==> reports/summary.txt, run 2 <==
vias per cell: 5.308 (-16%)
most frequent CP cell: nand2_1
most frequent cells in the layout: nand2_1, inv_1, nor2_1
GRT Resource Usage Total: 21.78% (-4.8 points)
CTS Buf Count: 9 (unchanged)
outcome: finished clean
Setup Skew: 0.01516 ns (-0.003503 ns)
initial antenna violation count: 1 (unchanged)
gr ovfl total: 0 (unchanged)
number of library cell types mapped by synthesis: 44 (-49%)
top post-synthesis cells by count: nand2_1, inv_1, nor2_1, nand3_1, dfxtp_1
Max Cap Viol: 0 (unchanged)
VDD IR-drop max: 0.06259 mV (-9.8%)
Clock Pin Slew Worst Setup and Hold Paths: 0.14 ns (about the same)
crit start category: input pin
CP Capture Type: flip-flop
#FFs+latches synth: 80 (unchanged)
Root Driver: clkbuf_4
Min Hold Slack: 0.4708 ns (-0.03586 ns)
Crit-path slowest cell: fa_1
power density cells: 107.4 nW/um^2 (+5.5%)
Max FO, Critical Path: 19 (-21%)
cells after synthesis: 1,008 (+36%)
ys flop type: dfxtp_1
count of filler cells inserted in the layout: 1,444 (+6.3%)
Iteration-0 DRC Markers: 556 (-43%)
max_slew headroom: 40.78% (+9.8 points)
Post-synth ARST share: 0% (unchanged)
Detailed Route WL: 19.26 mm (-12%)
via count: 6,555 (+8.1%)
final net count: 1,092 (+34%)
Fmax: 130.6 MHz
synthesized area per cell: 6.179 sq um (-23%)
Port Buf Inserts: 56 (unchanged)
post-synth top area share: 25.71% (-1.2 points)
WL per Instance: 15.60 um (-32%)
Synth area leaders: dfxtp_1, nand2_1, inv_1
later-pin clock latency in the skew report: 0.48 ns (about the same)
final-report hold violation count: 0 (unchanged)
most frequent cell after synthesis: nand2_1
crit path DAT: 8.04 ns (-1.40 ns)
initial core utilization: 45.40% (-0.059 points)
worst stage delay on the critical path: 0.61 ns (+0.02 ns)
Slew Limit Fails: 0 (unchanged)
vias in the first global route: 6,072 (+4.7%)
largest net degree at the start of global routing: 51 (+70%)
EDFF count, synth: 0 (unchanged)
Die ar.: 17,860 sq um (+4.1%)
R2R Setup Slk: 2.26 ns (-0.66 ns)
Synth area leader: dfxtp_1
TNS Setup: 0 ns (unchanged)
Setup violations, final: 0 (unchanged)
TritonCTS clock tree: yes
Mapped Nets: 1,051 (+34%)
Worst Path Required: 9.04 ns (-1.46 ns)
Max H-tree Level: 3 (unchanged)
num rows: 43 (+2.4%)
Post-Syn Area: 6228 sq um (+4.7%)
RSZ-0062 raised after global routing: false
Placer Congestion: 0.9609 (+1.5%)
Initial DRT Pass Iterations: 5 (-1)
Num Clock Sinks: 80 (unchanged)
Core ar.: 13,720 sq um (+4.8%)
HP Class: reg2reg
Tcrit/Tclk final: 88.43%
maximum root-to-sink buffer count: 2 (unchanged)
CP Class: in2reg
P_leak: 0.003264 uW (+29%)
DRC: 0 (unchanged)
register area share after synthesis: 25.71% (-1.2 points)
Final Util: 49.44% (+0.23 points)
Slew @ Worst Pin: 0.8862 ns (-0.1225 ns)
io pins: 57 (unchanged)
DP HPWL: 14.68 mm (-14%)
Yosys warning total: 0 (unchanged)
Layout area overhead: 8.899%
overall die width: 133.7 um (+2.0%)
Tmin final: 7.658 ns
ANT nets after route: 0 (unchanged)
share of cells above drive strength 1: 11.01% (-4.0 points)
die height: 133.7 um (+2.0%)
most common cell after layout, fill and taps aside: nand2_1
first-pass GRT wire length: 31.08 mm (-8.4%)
==> src/rtl/btn_edge_sync.sv <==
// Two-flop synchroniser with a rising-edge detector.
// Emits one div_clk-wide pulse per press.
module btn_edge_sync (
  input  logic div_clk,
  input  logic rst,
  input  logic btn_in,
  output logic pulse_out
);

  logic sync1;
  logic sync2;
  logic prev;

  always_ff @(posedge div_clk or posedge rst) begin
    if (rst) begin
      sync1 <= 1'b0;
      sync2 <= 1'b0;
      prev  <= 1'b0;
    end else begin
      sync1 <= btn_in;
      sync2 <= sync1;
      prev  <= sync2;
    end
  end

  assign pulse_out = sync2 & ~prev;

endmodule

==> src/rtl/updown_mod_counter.sv <==
// Modulo-N up/down counter with run/pause button,
// preload, wrap/saturate mode and terminal-count pulse.
module updown_mod_counter
  import counter_pkg::*;
#(
  parameter int WIDTH     = 4,
  parameter int MAX_VAL   = 9,
  parameter int SATURATE  = 0,
  parameter int RESET_RUN = 1
) (
  input  logic             div_clk,
  input  logic             rst,
  input  logic             run_btn,
  input  logic             up_dn,
  input  logic             load,
  input  logic [WIDTH-1:0] load_val,
  output logic [WIDTH-1:0] count,
  output logic             tc,
  output logic             running
);

  if (MAX_VAL < 1 ||
      longint'(MAX_VAL) > ((64'sd1 <<< WIDTH) - 1))
  begin : g_bad_max
    $error("MAX_VAL out of range for WIDTH");
  end

  localparam logic [WIDTH-1:0] MAX_C =
    WIDTH'(MAX_VAL);

  localparam state_t RST_ST =
    (RESET_RUN != 0) ? S_RUN : S_PAUSED;

  logic press;

  btn_edge_sync u_sync (
    .div_clk   (div_clk),
    .rst       (rst),
    .btn_in    (run_btn),
    .pulse_out (press)
  );

  state_t state_q;
  state_t state_d;

  always_ff @(posedge div_clk or posedge rst) begin
    if (rst) state_q <= RST_ST;
    else     state_q <= state_d;
  end

  always_comb begin
    state_d = state_q;
    if (press) begin
      unique case (state_q)
        S_RUN:    state_d = S_PAUSED;
        S_PAUSED: state_d = S_RUN;
        default:  state_d = RST_ST;
      endcase
    end
  end

  logic [WIDTH-1:0] count_q;
  logic [WIDTH-1:0] count_d;
  logic             tc_q;
  logic             tc_d;
  logic             step_up;
  logic             step_dn;
  logic             at_max;
  logic             at_zero;

  assign step_up = (state_q == S_RUN) &&
                   (up_dn == DIR_UP);
  assign step_dn = (state_q == S_RUN) &&
                   (up_dn == DIR_DOWN);
  assign at_max  = (count_q == MAX_C);
  assign at_zero = (count_q == '0);

  // Compare before stepping so no step can overflow
  always_comb begin
    count_d = count_q;
    tc_d    = 1'b0;
    priority case (1'b1)
      load: begin
        count_d = (load_val > MAX_C) ? MAX_C
                                     : load_val;
      end
      step_up: begin
        if (at_max) begin
          count_d = (SATURATE != 0) ? MAX_C : '0;
          tc_d    = 1'b1;
        end else begin
          count_d = count_q + 1'b1;
        end
      end
      step_dn: begin
        if (at_zero) begin
          count_d = (SATURATE != 0) ? '0 : MAX_C;
          tc_d    = 1'b1;
        end else begin
          count_d = count_q - 1'b1;
        end
      end
      default: ;
    endcase
  end

  always_ff @(posedge div_clk or posedge rst) begin
    if (rst) begin
      count_q <= '0;
      tc_q    <= 1'b0;
    end else begin
      count_q <= count_d;
      tc_q    <= tc_d;
    end
  end

  assign count   = count_q;
  assign tc      = tc_q;
  assign running = (state_q == S_RUN);

endmodule
$ cat config.mk
export PLATFORM = sky130hd
export DESIGN_NAME = tl_sensor_cond
export DESIGN_NICKNAME = d
export VERILOG_FILES = /design/src/rtl/tl_sensor_cond.sv
export SDC_FILE = /design/constraint.sdc
export NUM_CORES = 1
export LEC_CHECK = 0
export BUFFER_PORTS_ARGS = -buffer_cell sky130_fd_sc_hd__buf_2
export CORE_MARGIN = 2
export CORE_UTILIZATION = 38
export DETAILED_ROUTE_END_ITERATION = 10
export GPL_TIMING_DRIVEN = 1
export PLACE_DENSITY_LB_ADDON = 0.12
export SLEW_MARGIN = 20
export SYNTH_ARGS = -nofsm -noshare
export SYNTH_HDL_FRONTEND = slang
export SYNTH_SLANG_ARGS = --single-unit
$ cat constraint.sdc
create_clock -name clk -period 2.2 [get_ports clk]
set_input_delay 0.44 -clock clk [delete_from_list [all_inputs] [get_ports clk]]
set_output_delay 0.44 -clock clk [all_outputs]
set_load 0.01 [all_outputs]
$ cat src/rtl/tl_sensor_cond.sv
// Vehicle-sensor conditioning for the traffic light controller: per street,
// synchronize, debounce, stretch detection by a hold time, and count arrivals.
module tl_sensor_cond #(
    parameter int DEBOUNCE = 4,
    parameter int HOLD     = 8
) (
    input  logic       clk,
    input  logic       reset_n,
    input  logic       sa_raw,
    input  logic       sb_raw,
    input  logic       cnt_clr,
    output logic       Ta,
    output logic       Tb,
    output logic [7:0] cnt_a,
    output logic [7:0] cnt_b
);

    typedef enum logic [1:0] {
        ST_ABSENT,
        ST_PRESENT,
        ST_HOLD
    } lane_state_t;

    logic       raw      [2];
    logic       t_flag   [2];
    logic [7:0] arr_cnt  [2];

    assign raw[0] = sa_raw;
    assign raw[1] = sb_raw;
    assign Ta     = t_flag[0];
    assign Tb     = t_flag[1];
    assign cnt_a  = arr_cnt[0];
    assign cnt_b  = arr_cnt[1];

    for (genvar i = 0; i < 2; i++) begin : g_lane
        logic        s1, s2, db;
        logic [3:0]  run;
        logic [7:0]  timer, timer_d;
        logic [7:0]  arrivals;
        logic        arrive;
        lane_state_t state, state_d;

        // Synchronizer and debounce: db flips only after DEBOUNCE consecutive disagreeing samples
        always_ff @(posedge clk or negedge reset_n) begin
            if (!reset_n) begin
                s1  <= 1'b0;
                s2  <= 1'b0;
                db  <= 1'b0;
                run <= '0;
            end else begin
                s1 <= raw[i];
                s2 <= s1;
                if (s2 == db) begin
                    run <= '0;
                end else if (run == 4'(DEBOUNCE - 1)) begin
                    db  <= ~db;
                    run <= '0;
                end else begin
                    run <= run + 4'd1;
                end
            end
        end

        always_ff @(posedge clk or negedge reset_n) begin
            if (!reset_n) begin
                state <= ST_ABSENT;
                timer <= '0;
            end else begin
                state <= state_d;
                timer <= timer_d;
            end
        end

        always_comb begin
            state_d = state;
            timer_d = timer;
            arrive  = 1'b0;
            case (state)
                ST_ABSENT: begin
                    if (db) begin
                        state_d = ST_PRESENT;
                        arrive  = 1'b1;
                    end
                end
                ST_PRESENT: begin
                    if (!db) begin
                        state_d = ST_HOLD;
                        timer_d = 8'(HOLD);
                    end
                end
                ST_HOLD: begin
                    // A returning vehicle during hold is the same occupancy, not a new arrival
                    if (db) begin
                        state_d = ST_PRESENT;
                        timer_d = '0;
                    end else if (timer == 8'd1) begin
                        state_d = ST_ABSENT;
                        timer_d = '0;
                    end else begin
                        timer_d = timer - 8'd1;
                    end
                end
                default: begin
                    state_d = ST_ABSENT;
                    timer_d = '0;
                end
            endcase
        end

        always_ff @(posedge clk or negedge reset_n) begin
            if (!reset_n) begin
                arrivals <= '0;
            end else if (cnt_clr) begin
                arrivals <= '0;
            end else if (arrive && (arrivals != 8'hFF)) begin
                arrivals <= arrivals + 8'd1;
            end
        end

        assign t_flag[i]  = (state != ST_ABSENT);
        assign arr_cnt[i] = arrivals;
    end

endmodule

== Word-level counts from Yosys, hierarchy flattened ==
Index checks and enable logic that the tools add are counted.

* Add/sub/neg operators: 6
* Equal/unequal tests: 18
* Multiplexer cells: 30
* Bitwise logic cells: 6
* Reduce and logical (&&, ||, !) cells: 14

{| class="wikitable"
|+ Operator list
! operator !! count
|-
| $mux W8 || 10
|-
| $pmux W8 S3 || 2
|-
| $add A8 B1 Y8 const B || 2
|-
| $eq A8 B1 Y1 const B || 2
|-
| $mux W2 || 8
|-
| $mux W4 || 4
|-
| $ne A8 B8 Y1 const B || 2
|-
| $sub A8 B1 Y8 const B || 2
|-
| $pmux W2 S3 || 2
|-
| $add A4 B1 Y4 const B || 2
|-
| $eq A4 B2 Y1 const B || 2
|-
| $ne A2 B2 Y1 const B || 4
|-
| $reduce_and A2 Y1 || 4
|-
| $reduce_bool A2 Y1 || 4
|-
| $ne A3 B3 Y1 const B || 2
|-
| $not A1 Y1 || 6
|-
| $reduce_and A3 Y1 || 2
|-
| $eq A2 B1 Y1 const B || 2
|-
| $eq A2 B2 Y1 const B || 2
|-
| $logic_not A2 Y1 || 2
|-
| $mux W1 || 4
|-
| $eq A1 B1 Y1 || 2
|-
| $logic_and A1 B1 Y1 || 2
|}

* Bits in registers: 50
* Output and inout bits: 18

== Logic depth before layout (Yosys ltp) ==
* Word-level depth: 5
* Gate-level depth with buffers: 7
* Mapped depth without buffers: 6

== Worst setup path before layout ==
No wires, ideal clock.

* Kind: register to register
* Start point: register g_lane[0].state[0]
* End point: register g_lane[0].timer[7]
* Setup time: 0.095 ns
* Arrival: 1.685 ns
* Data required time: 2.105 ns
* Setup slack: 0.420 ns
* Stages on the path, launching flop included: 7
* Clock period less this slack: 1.780 ns
* Path through: dfrtp_1 > inv_1 > ha_1 > buf_6 > a21o_4 > or4b_1 > o31ai_1

* Longest elaborated chain between the ends: 3

{| class="wikitable"
|+ Ends and longest elaborated chain
! what !! RTL line !! source
|-
| start: declaration || 41 || <nowiki>lane_state_t state, state_d;</nowiki>
|-
| start signal: assignment || 69 || <nowiki>state <= state_d;</nowiki>
|-
| $eq A2 B1 Y1 or $logic_not A2 Y1 (tied branches) || 78 || <nowiki>case (state)</nowiki>
|-
| $ne A2 B2 Y1 (no line) or $not A1 Y1 (tied branches) || - ||
|-
| $reduce_and A2 Y1 (no line) || - ||
|-
| end signal: assignment || 70 || <nowiki>timer <= timer_d;</nowiki>
|-
| end: declaration || 38 || <nowiki>logic [7:0] timer, timer_d;</nowiki>
|}

Several ways; a longest one is shown, not always the timed one.
A chain may end at the register's enable or synchronous reset.

== Final worst setup path ==
Ends and elaborated chain as after synthesis.

==> impl_metrics.py <==
metrics = {
    "routing": {
        "first_iter_violations": 88,
        "vias": 2048,
        "drt_wl_total_microns": 5270,
        "ant_nets": 0,
        "drt_first_pass_iters": 4,
        "wire_per_inst_microns": 13.5,
        "route.detailed.drc": 0,
        "vias_per_cell": 5.25,
    },
    "sta": {
        "setup_viol": 0,
        "tightest_slew_ns": 0.516,
        "relSlewSlack_pct": 65.3,
        "clock.fmax_mhz": 528,
        "period_needed_ns": 1.89,
        "finalCritPeriodShare_pct": 86.1,
        "rsz0062_at_grt": "false",
        "maxSlewViolCount": 0,
        "clock_skew_ns": 0.00757,
        "tns_ns": 0,
        "hold_violations": 0,
    },
    "synthesis": {
        "synth_area_leader_cell": "dfrtp_1",
        "ys.flop_type": "dfrtp_1",
        "synth_nets": 286,
        "ys_ff_latch": 50,
        "synth_compound_area_share_pct": 18.9,
        "synth_cells": 265,
        "synth_top_family_by_area": "compound AO/OA/AOI/OAI gates",
        "synthSimpleGateAreaFrac_pct": 18.8,
        "synth_xor_area_share_pct": 2.63,
        "synth_mux_area_share_pct": 1.17,
        "synth.avg_cell_area_sq_um": 10.0,
        "synth_top_area_share_pct": 47.0,
        "syn_area_sq_um": 2660,
        "seq_area_frac_synth_pct": 47.0,
        "synth-async-reset-ratio_pct": 100,
        "yosysWarnings": 0,
        "synth-edff-count": 0,
        "synth_cell_types": 47,
        "synth.area.top_cells": "dfrtp_1, ha_1, a21oi_1",
        "synth_fa_ha_area_share_pct": 7.52,
    },
    "clock_network": {
        "cts-root-buf": "clkbuf_8",
        "post_cts_resized": 0,
        "cts_buffer_depth": 2,
        "clk_pin_slew_worst_paths_ns": 0.09,
        "cts_tree": "done",
        "post-cts-setup-buffer-count": 0,
        "insertion_delay_ns": 0.30,
        "cts_sinks": 50,
        "cts-htree-levels": 2,
        "cts_hold_buf": 0,
        "cts-buffers-inserted": 5,
    },
    "setup_path": {
        "arrival_ns": 2.11,
        "cp.required_ns": 2.42,
        "slowest_delay_ns": 0.54,
        "cpLargestDelayFamily": "simple AND/OR/NAND/NOR gates",
        "crit_buf_inv": 1,
        "crit_type": "flop to flop",
        "cp-end-kind": "flop",
        "startpoint_type": "flop",
        "path_cells": "inv_1 > ha_1 > a21o_4 > or4b_1 > o31ai_1",
        "crit_path_max_fanout": 9,
        "cpMaxStageDelayCell": "or4b_1",
    },
    "grt": {
        "grt_usage_pct": 14.9,
        "antenna_found_initial": 0,
        "grt_pass1_wl_microns": 9110,
        "grt_max_degree": 31,
        "grt_pass1_vias": 1975,
        "grt_remaining_overflow": 0,
    },
    "place": {
        "finalWeightedCongestion": 0.792,
        "portBuffers": 22,
        "dp_hpwl_microns": 3700,
    },
    "power_and_ir_drop": {
        "intPower_w": 0.00199,
        "leakagePower_nw": 1.36,
        "switching_share_pct": 41.2,
        "power_switching_w": 0.00139,
        "powerDensity_nw_per_um2": 1120,
        "power.total_w": 0.00338,
        "combPwrFrac_pct": 42.8,
        "pwr-share-seq_pct": 41.0,
        "ir_worst_vdd_v": 0.000387,
        "clkPwrFrac_pct": 16.1,
    },
    "finish": {
        "final_nets": 316,
        "diodes": 0,
        "final_common_cell": "dfrtp_1",
        "final_cell_mix": "dfrtp_1, buf_2, inv_1, a21oi_1, nand2_1",
        "drive_gt1_share_pct": 13.9,
        "utilization_pct": 44.3,
        "area_growth_pct": 12.9,
    },
    "die": {
        "coreArea_sq_um": 6790,
        "die-area_sq_um": 7690,
        "die_w_microns": 87.7,
        "die_height_microns": 87.7,
        "initial_core_util_pct": 39.2,
        "num_rows": 30,
        "ios": 23,
    },
    "status": {
        "outcome": "finished, final reports clean",
    },
    "min_path": {
        "holdCritPathClass": "primary input to asynchronous set/reset pin",
    },
    "flow_run": {
        "drv_cap": 0,
    },
}
## power groups by stage
stage	sequential (W)	combinational [W]	clock (W)
CTS	0.00138	0.00145	0.000564
global placement	0.00140	0.00145	0
floorplan	0.00133	0.00113	0
detailed placement	0.00140	0.00144	0
finish	0.00139	0.00145	0.000545
global route	0.00143	0.00165	0.000596
## state kept, by name (all words and copies together), names as in the netlist
| signal | count |
|---|---|
| cnt_a | 8 |
| g_lane.timer | 16 |
| g_lane.run | 8 |
| g_lane.s1 | 2 |
| g_lane.state | 4 |
| cnt_b | 8 |
| g_lane.s2 | 2 |
| g_lane.db | 2 |
## layout make-up
type / count / area (sq um)
flip-flops and latches: 50 / 1250
clock buffers: 6 / 82.6
repair buffers: 29 / 175
well taps: 96 / 120
multi-input cells: 190 / 1310
inverters: 19 / 71.3
fillers: 663 / 3790
## synth_stat cells, drive strengths merged (3+ instances only)
library cell / n
a211oi: 3
a21oi: 19
a31oi: 12
and3: 4
buf: 4
dfrtp: 50
ha: 16
inv: 19
nand2: 17
nand2b: 6
nand3: 8
nand3b: 4
nand4: 4
nor2: 12
nor3: 10
nor3b: 3
nor4: 6
o21a: 3
o21ai: 11
o2bb2ai: 3
o31ai: 8
or3: 4
or4: 3
xnor2: 4
xor2: 4
## through the flow
stage                     worst slack (ns)  hold WS (ns)  cell area (sq um)  cells
after global routing                 0.201         0.132               3010    390
after CTS                            0.306         0.113               3010    390
after detailed placement             0.312         0.340               2920    384
after global placement               0.358         0.334               2920    384
final                                0.306        0.0986               3010    390
after floorplan                      0.420         0.144               2660    265
## worst paths after layout
path	start	slack [ns]	to	cells past startpoint
min in group clk	sb_raw	0.24	g_lane[1].s1	1
min reg2reg	g_lane[0].s1	0.36	g_lane[0].s2	0
max reg2reg	g_lane[0].state[0]	0.31	g_lane[0].timer[7]	5
max	g_lane[0].state[0]	0.31	g_lane[0].timer[7]	5
max in group asynchronous	reset_n	1.55	g_lane[1].state[0]	2
min	reset_n	0.1	g_lane[0].timer[7]	1
## routing by layer
layer | global-route usage (%) | share of wire (%) | vias up
met4 | 4.62 | 1.0 | 0
met5 | 0 | 0 | -
met2 | 23.4 | 45 | 25
met1 | 20.7 | 51 | 976
met3 | 3.39 | 3.1 | 5
li1 | - | - | 1042
## cell families after synthesis
| logic type | count (synthesis) |
|---|---|
| and+or+nand+nor | 88 |
| buffers and inverters | 25 |
| muxes | 3 |
| DFF | 50 |
| adders and majority gates | 16 |
| xor gates and xnor gates | 8 |
| AOI/OAI and AO/OA | 75 |
No activity file was read; power rests on OpenSTA's default activity.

» Exercise
There is a line with "#FFs+latches synth: 80 (unchanged)" and a line with "later-pin clock latency" above. Copy exactly those two lines and all lines between them, with nothing else.

» Answer for the task
#FFs+latches synth: 80 (unchanged)
Root Driver: clkbuf_4
Min Hold Slack: 0.4708 ns (-0.03586 ns)
Crit-path slowest cell: fa_1
power density cells: 107.4 nW/um^2 (+5.5%)
Max FO, Critical Path: 19 (-21%)
cells after synthesis: 1,008 (+36%)
ys flop type: dfxtp_1
count of filler cells inserted in the layout: 1,444 (+6.3%)
Iteration-0 DRC Markers: 556 (-43%)
max_slew headroom: 40.78% (+9.8 points)
Post-synth ARST share: 0% (unchanged)
Detailed Route WL: 19.26 mm (-12%)
via count: 6,555 (+8.1%)
final net count: 1,092 (+34%)
Fmax: 130.6 MHz
synthesized area per cell: 6.179 sq um (-23%)
Port Buf Inserts: 56 (unchanged)
post-synth top area share: 25.71% (-1.2 points)
WL per Instance: 15.60 um (-32%)
Synth area leaders: dfxtp_1, nand2_1, inv_1
later-pin clock latency in the skew report: 0.48 ns (about the same)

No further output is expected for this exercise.